Responsibilities
Technical Leadership and Subject Matter Expertise:
- Provide technical / architectural guidance and support to other engineers on the team.
- Have demonstrated experience interacting technical leadership on client-side to understand their technical needs and devise a plan to deliver the product to their satisfaction.
- Ensure adherence to timelines and client expectations; ability to communicate the progress timely, gather feedback and nimbleness to adapt quickly and course correct as needed.
Infrastructure Deployment and Maintenance:
- Deploy and manage Grafana LGTM in Kubernetes (K8s) using Helm charts.
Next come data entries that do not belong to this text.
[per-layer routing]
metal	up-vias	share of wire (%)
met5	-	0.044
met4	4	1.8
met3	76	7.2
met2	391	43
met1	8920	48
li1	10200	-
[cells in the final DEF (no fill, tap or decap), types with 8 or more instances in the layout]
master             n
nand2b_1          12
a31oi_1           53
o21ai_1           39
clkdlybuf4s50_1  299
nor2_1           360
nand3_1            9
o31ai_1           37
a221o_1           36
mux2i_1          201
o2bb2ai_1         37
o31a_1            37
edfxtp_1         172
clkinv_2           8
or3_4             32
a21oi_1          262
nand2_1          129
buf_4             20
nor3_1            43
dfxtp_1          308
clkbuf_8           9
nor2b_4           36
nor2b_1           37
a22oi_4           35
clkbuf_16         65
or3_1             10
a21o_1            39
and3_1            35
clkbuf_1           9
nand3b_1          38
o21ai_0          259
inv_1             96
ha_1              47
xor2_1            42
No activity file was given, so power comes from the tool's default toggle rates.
## design.v

```verilog
`timescale 1ns / 1ps
module blinky(clk, led);
    input clk;
    output [0:0]led;
    reg [24:0]count = 0;
    always @(posedge clk) count <= count + 1;
    assign led[0] = count[24];
endmodule
```

## run.sh

```bash
#!/bin/bash
# OpenROAD 26Q1-2900-gdf79404cd8, Yosys 0.63+post, stock flow scripts
make -C /OpenROAD-flow-scripts/flow DESIGN_CONFIG=/design/flow/config.mk WORK_HOME=/design/flow/orfs finish
```

## constraint.sdc

```tcl
current_design blinky

set clk_period 3.5
set clk_io_pct 0.2

create_clock -name clk0 -period $clk_period [get_ports {clk}]

set non_clock_inputs [all_inputs -no_clocks]
set_input_delay [expr $clk_period * $clk_io_pct] -clock clk0 $non_clock_inputs
set_output_delay [expr $clk_period * $clk_io_pct] -clock clk0 [all_outputs]
```

## config.mk

```make
export PLATFORM = sky130hd
export DESIGN_NAME = blinky
export DESIGN_NICKNAME = blinky
export VERILOG_FILES = /design/flow/design.v
export SDC_FILE = /design/flow/constraint.sdc
export NUM_CORES = 4
export LEC_CHECK = 1
export CORE_AREA = 10 10 102 102
export DIE_AREA = 0 0 112 112
```

==> flow_summary.toml <==
# synthesis and place-and-route metrics
[run_status]
status = "finished clean"

[logic_synthesis]
synth.avg_cell_area_um2 = 11.5
ys_ff = 25
syn_inst = 85
synth_area_um2 = 981
yosysWarnings = 1
top_area_share_pct = 51.0
ys_seq_share_pct = 51.0
topCellsByArea = "dfxtp_1 (51%), xnor2_1 (13%), xor2_1 (7.1%)"
yosys_area_um2 = 981
synth_stat.cells = 85
yosysUniqueCellTypes = 15
yosysTopAreaCell = "dfxtp_1"

[clocking]
clockBufferDepth = 2
numCtsBuffers = 3
clk_latency_ns = 0.26
ctsResizeCount = 0
h-tree-depth = 1
cts-root-buf = "clkbuf_8"
path_clk_slew_ns = 0.08
post_cts_buffers = 0
cts_tree = "done"
ctsHoldBuffers = 0
cts.sinks = 25

[pwr]
power_mw = 0.446
irDropWorstVdd_v = 0.000229
p_per_area_nw_per_um2 = 382
p_leak_nw = 0.419

[global_routing]
grt_overflow = 0
grt_pass1_vias = 545
grt_max_degree = 14
antenna_found_initial = 0
grt_pass1_wl_mm = 2.39
track_usage_pct = 2.07

[detailed_routing]
detailedRoute.firstPassIterationCount = 4
drc = 0
diodes = 0
post_drt_wl_per_cell_um = 6.23
vias_per_cell = 2.87
vias = 560
wl_mm = 1.21
drt_iter0_drc = 13
ant_nets = 0

[worst_setup_path]
worstSetupPathType = "reg2out"
cp_top_family = "buffers and inverters"
end_kind = "output pin"
cp.required_ns = 2.80
critPathSlowestCell = "clkdlybuf4s50_1"
critPathMaxStageDelay_ns = 0.47
path_buffers = 1
startpoint_type = "flop"
critPathMaxFanout = 2
cp_cell_sequence = "clkdlybuf4s50_1"
arrival_ns = 1.07

[final_layout]
largest_reg_flops = 25
top_register = "count"
drive_gt1_share_pct = 10.0
syn_to_final_growth_pct = 19.0
lay_top_cells = "dfxtp_1 (25), xnor2_1 (15), nand3_1 (9)"
reg_top3 = "count: 25 flops"
stdcell_area_um2 = 1170
mostFrequentLayoutCell = "dfxtp_1"

[final_timing]
maxSlewViolCount = 0
slew_headroom_pct = 75.7
setup_violations = 0
min_period_ns = 1.77
post-route-period-util_pct = 50.6
skew_ns = 0.00191
worst_slew_pin_slew_ns = 0.362
max_freq_mhz = 565
tns_ns = 0
hold_viol = 0
rsz0062_at_grt = "no"

[place]
io_buffer_count = 1
placed_area_um2 = 1120
gp_congestion = 0.710
dp_hpwl_um = 905

[floorplan]
core_area_um2 = 8220
die_y_um = 112
fp-utilization_pct = 11.9
die_w_um = 112
pin_count = 2
rows = 33
fp.dieArea_um2 = 12500

[job]
drv_cap = 0
openroad.warnings = 25

[min_path]
min_path_type = "reg2reg"
-- report_power, final --
group / leakage (nW) / switching (mW) / internal, mW / total (mW)
Sequential: 0.201 / 0 / 0.284 / 0.284
Combinational: 0.195 / 0 / 0 / 0.000000195
Clock: 0.0228 / 0.0810 / 0.0811 / 0.162
-- kinds of logic (layout without fill, tap and decap cells) --
logic type / Yosys count / in the layout / synth area share, %
and+or+nand+nor: 34 / 34 / 26.4
adders and majority gates: 1 / 1 / 1.28
xor gates and xnor gates: 23 / 23 / 20.5
buffers and inverters: 2 / 7 / 0.766
DFF: 25 / 25 / 51.0
-- final timing paths --
| path | start | endpoint | slack (ns) | cells after the start |
|---|---|---|---|---|
| worst max-delay path | count[24] | led[0] | 1.73 | 1 |
| worst min-delay path | count[0] | count[0] | 0.42 | 1 |
| worst max register to register | count[0] | count[24] | 1.99 | 5 |
| worst min register to register | count[0] | count[0] | 0.42 | 1 |
-- metrics by stage --
stage	hold WS [ns]	util [%]	setup WS, ns	std cells
after detailed placement	0.400	13.7	1.99	191
after global placement	0.391	13.7	2.00	191
final	0.423	14.2	1.73	195
after CTS	0.421	14.2	1.71	195
after floorplan	0.383	-	2.11	85
after global routing	0.446	14.2	1.67	195
-- routing by layer --
metal  share of wire (%)  track usage [%]  vias up
met4                   0           0.0846        0
li1                    -                -      304
met5                   0                0        -
met1                  57             3.14      253
met3                 3.6            0.760        0
met2                  39             2.84        3
-- final cells by class --
| type | instances | area [um2] |
|---|---|---|
| flip-flops and latches | 25 | 500 |
| repair buffers | 1 | 10.0 |
| clock buffers | 4 | 45.0 |
| inverters | 2 | 7.51 |
| multi-input cells | 58 | 473 |
| well taps | 105 | 131 |
| fillers | 903 | 7050 |
-- cell usage after synthesis --
library cell / count
inv_1: 2
ha_1: 1
nand4_1: 4
nor4_4: 2
nand2_1: 4
xnor2_1: 15
nand4_4: 2
and3_2: 1
nand3_1: 9
xor2_1: 8
dfxtp_1: 25
and3_1: 5
nor2_1: 4
and4_1: 2
nand3_4: 1
Power figures rest on the tool's default switching activity, not on a simulated workload.
`/design/flow/design.v`:
```
`timescale 1ns / 1ps
module SRJK(clk , S, R, rst, switch, SRQ, SRQB, ClkDisp);
    input clk , S, R, rst, switch;
    output SRQB, ClkDisp;
    output reg SRQ;
    assign ClkDisp = DividedClk;
    assign SRQB = ~SRQ;
    integer count = 0;
    reg DividedClk = 0;
    always @(posedge clk) 
    begin: ClockDivider
        count <= count + 1;
        if(count == 70_000_000)
        begin
            DividedClk <= ~DividedClk;
            count <= 0;
        end
    end: ClockDivider
    always @ (posedge DividedClk)
    begin
        if(rst)
            SRQ <= 1'b0;
        else
        begin
            case ({S,R})
            2'b00: SRQ <= SRQ;
            2'b01: SRQ <= 1'b0;
            2'b10: SRQ <= 1'b1;
            2'b11: begin if(switch) SRQ <= 1'bx; else SRQ <= ~SRQ; end
            endcase
        end
    end
endmodule
```
`/design/flow/config.mk`:
```
export PLATFORM = sky130hd
export DESIGN_NAME = SRJK
export DESIGN_NICKNAME = SRJK
export VERILOG_FILES = /design/flow/design.v
export SDC_FILE = /design/flow/constraint.sdc
export NUM_CORES = 4
export LEC_CHECK = 1
export CORE_AREA = 10 10 110 110
export DIE_AREA = 0 0 120 120
```
`/design/flow/run.sh`:
```
#!/bin/bash
# OpenROAD 26Q1-2900-gdf79404cd8, Yosys 0.63+post, stock flow scripts
make -C /OpenROAD-flow-scripts/flow DESIGN_CONFIG=/design/flow/config.mk WORK_HOME=/design/flow/orfs finish
```
`/design/flow/constraint.sdc`:
```
current_design SRJK

set clk_period 7.3
set clk_io_pct 0.2

create_clock -name clk0 -period $clk_period [get_ports {clk}]

set non_clock_inputs [all_inputs -no_clocks]
set_input_delay [expr $clk_period * $clk_io_pct] -clock clk0 $non_clock_inputs
set_output_delay [expr $clk_period * $clk_io_pct] -clock clk0 [all_outputs]
```
==> results_dict.tcl <==
# yosys + openroad results
set metrics [dict create \
    critPathLaunchType "register" \
    setup_viol 0 \
    top_cells_by_area "dfxtp_1, xor2_1, xnor2_1" \
    peakVddDrop_mv 0.05077 \
    power_density_mw_per_mm2 175.9 \
    warnings 27 \
    numSynthFlops 34 \
    clock-root-buffer "clkbuf_8" \
    crit_path_max_incr_delay_ns 0.48 \
    cp_cell_sequence "clkdlybuf4s50_1" \
    synth_area_sq_mm 0.001524 \
    portBuffers 6 \
    initCoreUtil 0.1559 \
    slew_violations 0 \
    cts_tree "done" \
    untimed_endpoints 3 \
    die-area_sq_mm 0.01440 \
    ys_chip_area_sq_mm 0.001524 \
    fin_skew_ns 0.001226 \
    insertion_delay_ns 0.28 \
    ys_seq_share 0.4532 \
    die_h_um 120 \
    cts_resized 0 \
    clock_power_share 0.426 \
    finalCritPeriodShare 0.3544 \
    finalPower_mw 0.3184 \
    crit_family "buffers and inverters" \
    relSlewSlack 0.5341 \
    place_congestion 0.8431 \
    fin_util 0.1852 \
    insertedDiodeCount 0 \
    pre_cts_slack_ns 4.999 \
    cap_violations 0 \
    p_leak_nw 0.6749 \
    cp.arrival_ns 1.13 \
    critical_path_buf_inv_count 1 \
    synth_cell_types 31 \
    pwr-share-seq 0.568 \
    ys_warn_count 1 \
    grt_pass1_vias 1074 \
    cp_slowest_cell "clkdlybuf4s50_1" \
    switching_share 0.1927 \
    top_cells_by_count "dfxtp_1, nor2_1, xor2_1" \
    dr.pass1.iters 4 \
    tightest_slew_ns 0.6935 \
    io_pins 8 \
    endpoint_kind "primary output" \
    hold_buffers 0 \
    post-route-min-period_ns 2.587 \
    dp_hpwl_um 1965 \
    vias 1161 \
    p_comb_frac 0.006 \
    dp.cells 300 \
    async_reset_ff_frac 0 \
    grt_max_degree 15 \
    clockBufferDepth 2 \
    antenna_found_initial 0 \
    whs_ns 0.4645 \
    setup_slack_ns 4.713 \
    synth-edff-count 1 \
    synth.most_common_cell "dfxtp_1" \
    grt_overflow 0 \
    status "completed" \
    post_cts_buffers 0 \
    clkSlewWorstSetupHoldPaths_ns 0.06 \
    remaining_drc_errors 0 \
    wl_per_cell_um 8.951 \
    drtIter0Drc 55 \
    tns_ns 0 \
    yosysTopAreaCell "dfxtp_1" \
    grt_pass1_wl_um 4781 \
    crit_type "reg -> out" \
    p_int_mw 0.2571 \
    rsz0062_at_grt "no" \
    drive_gt1_frac 0.06897 \
    fin_area_sq_mm 0.001810 \
    netSwitchingPower_mw 0.06137 \
    routed_wl_um 2748 \
    critical_path_peak_fanout 3 \
    unclocked_pins 1 \
    core-area_sq_mm 0.009774 \
    place_area_sq_mm 0.001724 \
    hp-class "reg -> reg" \
    rows 36 \
    synth.avg_cell_area_sq_um 9.236 \
    flop_cell "dfxtp_1" \
    top_area_frac 0.4335 \
    cp.required_ns 5.84 \
    track_usage 0.03791 \
    fillers 1072 \
    hold_viol 0 \
    syn-instance-count 165 \
    antenna_left 0 \
    layout.cells.non_filler 307 \
    htree_levels 2 \
    clock.fmax_mhz 386.5 \
    numCtsBuffers 5 \
    via_per_inst 3.782 \
    ys_cells 165 \
    die_w_um 120 \
    areaGrowthSynthToFinish_pct 18.80 \
]
-- placed cells by master (no fill, tap or decap), types with 3 or more instances in the layout --
| master | count |
|---|---|
| dfxtp_1 | 33 |
| nor2_1 | 13 |
| xor2_1 | 13 |
| nand2_1 | 12 |
| xnor2_1 | 12 |
| nor3_1 | 12 |
| inv_1 | 9 |
| nand3_1 | 8 |
| nor4_1 | 6 |
| nand4_1 | 6 |
| clkbuf_8 | 6 |
| clkdlybuf4s50_1 | 6 |
| or3_1 | 4 |
| nor4b_1 | 4 |
| or4_1 | 4 |
| and3_1 | 3 |
| a21oi_1 | 3 |
-- cell type report --
cell class / count / area [sq um] / share of cell area
repair buffers: 7 / 67.56 / 0.03732
flip-flops and latches: 34 / 690.7 / 0.3815
multi-input cells: 117 / 765.7 / 0.4229
clock buffers: 7 / 86.33 / 0.04768
inverters: 9 / 33.78 / 0.01866
well taps: 133 / 166.4 / 0.09191
-- cells by family (layout without fill, tap and decap cells) --
group | count (synthesis) | after routing | synth area share
compound gates | 10 | 10 | 0.04351
buf+inv | 14 | 23 | 0.04433
simple gates | 80 | 80 | 0.2989
flops | 34 | 34 | 0.4532
xor+xnor | 25 | 25 | 0.1437
fa+ha+maj | 2 | 2 | 0.01642
-- power groups by stage --
| stage | registers (mW) | clock network (mW) | logic [mW] |
|---|---|---|---|
| after CTS | 0.181 | 0.139 | 0.00188 |
| after global routing | 0.181 | 0.148 | 0.00196 |
| final | 0.181 | 0.136 | 0.00187 |
-- registers in the layout, indices dropped and copies added (netlist names) --
signal      flops
count          32
DividedClk      1
SRQ             1
-- worst paths after layout --
check	start	end	slack [ns]	cells after the start
worst max-delay path	DividedClk	ClkDisp	4.71	1
worst max register to register	count[0]	count[18]	5.30	5
worst min-delay path	count[31]	count[31]	0.46	1
worst min register to register	count[31]	count[31]	0.46	1
-- layer usage --
layer  global-route usage  wire length [um]
met4             0.008296                63
met5                    0                 0
met2              0.06121              1193
met3             0.009519               141
met1              0.05028              1350
Power and IR drop assume default switching activity.
==> flow/design.v <==
`timescale 1ns / 1ps
module RJCounter(clk, rst, mode, Q);
    input clk, rst, mode;
    output reg [3:0]Q;
    integer count = 0;
    reg DividedClk = 0;
    always @(posedge clk) 
    begin: ClockDivider
        count <= count + 1;
        if(count == 50_000_000)
        begin
            DividedClk <= ~DividedClk;
            count <= 0;
        end
    end: ClockDivider
    always @(posedge DividedClk)
    begin
        if(rst)
            Q <= 4'd8;
        else
            if(mode)  
                Q <= {~Q[0], Q} >> 1;
            else  
                Q <= {Q[0], Q} >> 1;
    end
endmodule
==> flow/run.sh <==
#!/bin/bash
# OpenROAD 26Q1-2900-gdf79404cd8, Yosys 0.63+post, stock flow scripts
make -C /OpenROAD-flow-scripts/flow DESIGN_CONFIG=/design/flow/config.mk WORK_HOME=/design/flow/orfs finish
==> flow/config.mk <==
export PLATFORM = sky130hd
export DESIGN_NAME = RJCounter
export DESIGN_NICKNAME = RJCounter
export VERILOG_FILES = /design/flow/design.v
export SDC_FILE = /design/flow/constraint.sdc
export NUM_CORES = 4
export LEC_CHECK = 1
export CORE_AREA = 10 10 100 100
export DIE_AREA = 0 0 110 110
==> flow/constraint.sdc <==
current_design RJCounter

set clk_period 3.6
set clk_io_pct 0.2

create_clock -name clk0 -period $clk_period [get_ports {clk}]

set non_clock_inputs [all_inputs -no_clocks]
set_input_delay [expr $clk_period * $clk_io_pct] -clock clk0 $non_clock_inputs
set_output_delay [expr $clk_period * $clk_io_pct] -clock clk0 [all_outputs]
==> job_summary.md <==
## PnR job results

| Metric | Value |
|---|---|
| Cells after Synth | 164 |
| First-pass GRT wire length | 4.93 mm |
| CTS Root Cell | clkbuf_8 |
| Via density | 3.97 |
| Commonest flop | dfxtp_1 |
| Via count | 1095 |
| Status | finished clean |
| Synth cell types | 34 |
| Final count of pins violating max slew | 0 |
| Ys async rst share | 0 |
| Port Buffers | 6 |
| Cycle use final | 0.568 |
| Final WL | 2.76 mm |
| Flop area | 751 sq um |
| Number of post-CTS setup repair buffers | 0 |
| Gr usage total | 0.0496 |
| GRT met3 Usage | 0.0182 |
| Crit Path Category | register to register |
| RSZ-0062 raised after global routing | false |
| Pwr/cell area | 354 nW/um^2 |
| Grt met2 use | 0.0669 |
| Dominant logic cell type in the layout | dfxtp_1 |
| CP cell instances | inv_1, ha_1, nor4b_1, nand2_1, or4_4, nor3_4, nor2_1 |
| Synth Area per Inst | 9.71 sq um |
| Max cap viols | 0 |
| # resized after CTS | 0 |
| Initial antenna violation count | 0 |
| Area growth syn-to-layout | 15.8% |
| Tool warnings | 26 |
| Worst Setup SP | count[0] |
| YS chip area | 1590 sq um |
| Layout Utilization | 0.236 |
| Crit path to | count[2] |
| Initial DRT Pass Iterations | 4 |
| Chip Width | 110 um |
| Worst-case clock skew | 7.15 ps |
| Combinational gate area | 805 sq um |
| Fillers | 826 |
| Commonest cells after routing, fill and taps aside | 36 x dfxtp_1, 19 x nor2_1, 18 x xnor2_1 |
| Crit path required time | 3750 ps |
| Startpoint types | register |
| Max_slew headroom | 0.655 |
| CTS tree | built |
| Die area | 12100 sq um |
| Post-route setup TNS | 0 ps |
| Die Ht | 110 um |
| Placer Congestion | 0.806 |
| Hpwl dp | 1.99 mm |
| Maximum VDD drop | 0.164 mV |
| Diodes inserted | 0 |
| Vias in the first global route | 1054 |
| FP Rows | 32 |
| Final setup viols | 0 |
| Synth Warn # | 1 |
| Count of unclocked register or latch pins | 4 |
| Post-Syn Area | 1590 sq um |
| Grt ovf | 0 |
| Endpoint type of the worst setup path | register |
| CTS clock-pin slew for the worst setup and hold paths | 60 ps |
| Leakage | 0.627 nW |
| Clock buffer depth | 2 |
| Layout cell share with drive strength beyond 1 | 0.0747 |
| Hold path depth | 1 |
| Cts hold-fix bufs | 0 |
| Post-route ant nets | 0 |
| Residual DRC count | 0 |
| R2R Setup Slk | 1550 ps |
| FF-to-FF Start | count[0] |
| Maximum fanout along the worst path | 13 |
| Slowest stage delay, CP | 460 ps |
| Core Area | 7810 sq um |
| Worst R2R End | count[2] |
| GR peak layer | met1 |
| Synth Seq Share | 0.471 |
| Late-Pin Clk Latency | 290 ps |
| CTS Buf Count | 5 |
| CP arrival | 2200 ps |
| Pin count of the biggest net entering global routing | 14 |
| HP Class | register to register |
| R2R cell count | 7 |
| Yosys Instances | 164 |
| Number of H-tree levels | 2 |
| Worst-Margin Slew | 516 ps |
| Initial Util | 0.204 |
| Registers, synthesis | 37 |
| Initial DRC count | 20 |
| Minimum clock period | 2050 ps |
| Post-synth EDFFs | 1 |
| Final Hold Viols | 0 |
| Max frequency | 489 MHz |
| WL per Instance | 10.0 um |
| Slowest cell on crit path | or4_4 |
| Boundary pin count | 7 |
| Endpoints left unconstrained | 8 |
| Met1 usage | 0.0751 |
==> power by group <==
part / internal [mW] / switching, mW
clock network: 0.156 / 0.127
logic: 0.00273 / 0.00128
registers: 0.367 / 0
total: 0.525 / 0.128
==> area by class of cell <==
type	count	share of cell area
flip-flops and latches	37	0.407
well taps	102	0.0692
inverters	3	0.00611
clock buffers	8	0.0488
multi-input cells	120	0.436
repair buffers	6	0.0326
==> synthesized netlist by cell type (all sizes together) (3+ instances only) <==
cell type,instances,area [sq um]
nor2,19,71.3
nand2,14,52.6
xor2,11,96.3
nor3,6,46.3
nand4,8,50.1
xnor2,18,158
nand3,9,45.0
dfxtp,36,721
and4,3,26.3
nor2b,4,25.0
buf,3,21.3
nor4b,3,32.5
inv,3,11.3
and3,6,37.5
==> cell families (layout without fill, tap and decap cells) <==
family / count (synthesis) / in the layout / synth area share
simple gates: 84 / 84 / 0.307
buf+inv: 7 / 17 / 0.0236
flops: 37 / 37 / 0.471
fa+ha+maj: 2 / 2 / 0.0157
compound gates: 5 / 5 / 0.0228
xor+xnor: 29 / 29 / 0.159
==> flip-flops by register name (all words and copies together) (netlist names) <==
name and flops:
count 32, Q 4, DividedClk 1
==> through the flow <==
stage | setup WS, ps | total power, mW | hold WS [ps] | area [sq um] | std cells
after detailed placement | 1550 | 0.379 | 454 | 1750 | 268
after global placement | 1550 | 0.379 | 451 | 1750 | 268
after global routing | 1320 | 0.687 | 489 | 1840 | 276
after floorplan | 1880 | 0.376 | 435 | 1590 | 164
final | 1550 | 0.653 | 464 | 1840 | 276
after CTS | 1530 | 0.663 | 466 | 1840 | 276
==> worst min path at each step <==
stage	startpoint	to	slack, ps
CTS	count[31]	count[31]	470
global route	count[31]	count[31]	490
finish	count[31]	count[31]	460
==> critical path, delay by kind of cell (launching register included) <==
family,cells,cell delay [ps]
fa+ha+maj,1,130
simple gates,5,1370
buf+inv,1,70
flops,1,340
==> layer usage <==
metal / wire length [um] / vias up / part of all wire
met1: 1510 / 490 / 0.55
met3: 180 / 6 / 0.065
li1: - / 584 / -
met5: 0 / - / 0
met4: 37 / 0 / 0.013
met2: 1040 / 15 / 0.38
No activity file was given, so power comes from the tool's default toggle rates.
- Implement HPA / Keda Autoscaling for LGTM stack. Performance tuning the components and setup right resource limits.
- Set up and maintain Azure DevOps pipelines.
- Work with Azure portal for resource management and monitoring.
Programming and Version Control:
- Possess a strong programming background in Java and/or .NET.
- Utilize Git and Azure Repos for version control and collaboration.
Monitoring and Dashboards:
- Good experience working with Helm, GitHub, Grafana and Prometheus.
- Work with Engineering teams to onboard their applications to Grafana and help them set up required dashboards.
- Build and maintain Grafana dashboards to monitor system health, performance, and metrics.
- Familiarity with PromQL, LokiQL, and TraceQL for querying and visualizing data.
Kubernetes Expertise:
- Demonstrate a deep understanding of Kubernetes (K8s) architecture, components, and best practices.
- Experience with Rancher Desktop or similar tools for local development and testing.
Dynatrace Knowledge:
- Familiarity with Dynatrace for application performance monitoring.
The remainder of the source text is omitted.